My suggestions:
1) Never fall in love with any plot point, location, or NPC.
Players almost always zig when you expect them to zag. They'll negotiate with monsters you expect them to fight. They'll piss off NPCs you expect them to want to help. Let them do this. ENCOURAGE them to do this.
The best way to keep them from "going off the rails" is to think of the rails as chalk drawings on the ground that can easily be stepped over anyway.
"Following the book" completely negates the whole purpose of having a human GM there. You can play a computer game or read a book to have the whole story plotted out beforehand and the players just go through the motions. Embrace the fact that it's YOUR world, not the book's, and run with it! And as a corollary...
2) Never prep more than one or two sessions in advance.
You can have a general outline of where you expect things to go, and certainly feel free to drop in clues or foreshadowing if it pleases you. But don't waste a lot of time worrying about sessions that are far in the future and may not actually ever come. It is a sad fact of life that many game groups don't last more than a year before someone moves, or someone else has to drop the game because their life changes, or whatever.
The game happening TONIGHT is the one you need to worry about. Prep just as much as you need to make THIS session awesome. Then next week, do the same. Repeat until you run out of sessions.
3) You are the master, not the books.
If there's some problem down the road because players didn't pick up the Macguffin of Plot Point, that's a fault in the books, not in you or your players. But the great thing is, because you are in control, you can tell the book to bugger off and do what you want. The book says they can't Close the Portal of Doom without the Macguffin of Plot Point? Well the book is wrong. They can Close the Portal of Doom by smashing it with the fighter's magic hammer, or casting a custom spell the wizard can whip up with an Arcana check, or holding hands and using the Magic of Friendship, or whatever is cool.
Decide how they can close the Portal of Doom when doing the prep for the session that includes the Portal of Doom, and not before! See item 2) for details.
4) Kill the book and take its stuff.
Honestly? Most written adventures are pretty weak, even the best of them. This isn't a criticism– they have to be! The writer doesn't know your players, your GM style, your campaign world, etc. I used to write stuff for White Wolf back in the day, and the best I could do was write stuff that I thought would work at my table, then extrapolate to make it as generic as possible.

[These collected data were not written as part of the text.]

==> config.mk <==
export PLATFORM = sky130hd
export DESIGN_NAME = vcfs_sched
export DESIGN_NICKNAME = d
export VERILOG_FILES = /design/src/common/vcfs_pkg.sv /design/src/common/vcfs_buf_if.sv /design/src/verilog/vcfs_sched.sv /design/src/verilog/vcfs_skid.sv
export SDC_FILE = /design/constraint.sdc
export NUM_CORES = 2
export LEC_CHECK = 0
export ABC_AREA = 0
export BUFFER_PORTS_ARGS = -buffer_cell sky130_fd_sc_hd__buf_2
export CAP_MARGIN = 30
export CORE_MARGIN = 4
export CORE_UTILIZATION = 40
export DETAILED_ROUTE_END_ITERATION = 10
export GPL_TIMING_DRIVEN = 0
export HOLD_SLACK_MARGIN = 0.05
export PLACE_DENSITY_LB_ADDON = 0.1
export SLEW_MARGIN = 20
export SYNTH_ARGS = -nofsm -noshare
export SYNTH_HDL_FRONTEND = slang
export SYNTH_SLANG_ARGS = --single-unit
==> constraint.sdc <==
create_clock -name I_CLK -period 43.4 [get_ports I_CLK]
set_clock_uncertainty 0.05 [all_clocks]
set_input_delay 6.51 -clock I_CLK [delete_from_list [all_inputs] [get_ports I_CLK]]
set_output_delay 6.51 -clock I_CLK [all_outputs]
set_load 0.02 [all_outputs]
**config.mk**
```make
export PLATFORM = sky130hd
export DESIGN_NAME = pcs_clock_gpio
export DESIGN_NICKNAME = d
export VERILOG_FILES = /design/src/rtl/pcs_pkg.sv /design/src/rtl/pcs_clock_gpio.sv /design/src/rtl/pcs_freq_detect.sv
export SDC_FILE = /design/constraint.sdc
export NUM_CORES = 1
export LEC_CHECK = 0
export ABC_AREA = 1
export CAP_MARGIN = 25
export CORE_MARGIN = 3
export CORE_UTILIZATION = 45
export CTS_CLUSTER_SIZE = 20
export DETAILED_ROUTE_END_ITERATION = 7
export DONT_BUFFER_PORTS = 1
export GPL_ROUTABILITY_DRIVEN = 0
export PLACE_DENSITY_LB_ADDON = 0.15
export SLEW_MARGIN = 25
export SYNTH_ARGS = -nofsm -noshare
export SYNTH_HDL_FRONTEND = slang
export SYNTH_HIERARCHICAL = 1
export SYNTH_SLANG_ARGS = --single-unit
```
**constraint.sdc**
```tcl
create_clock -name clk -period 17 [get_ports clk]
set_input_delay 2.55 -clock clk [delete_from_list [all_inputs] [get_ports clk]]
set_output_delay 2.55 -clock clk [all_outputs]
set_load 0.005 [all_outputs]
```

So any written adventure you get is going to be, at best, a series of guidelines. "This is how one writer thinks the adventure might go."
What they're really good for is ideas for NPCs (so you don't have to think up every person in the universe for your game), mechanically-sound encounters (hopefully), maps, and cool imagery. You'll be much better served by gutting the module, coming up with your own take on it, and then incorporating back in the parts from the written module you like.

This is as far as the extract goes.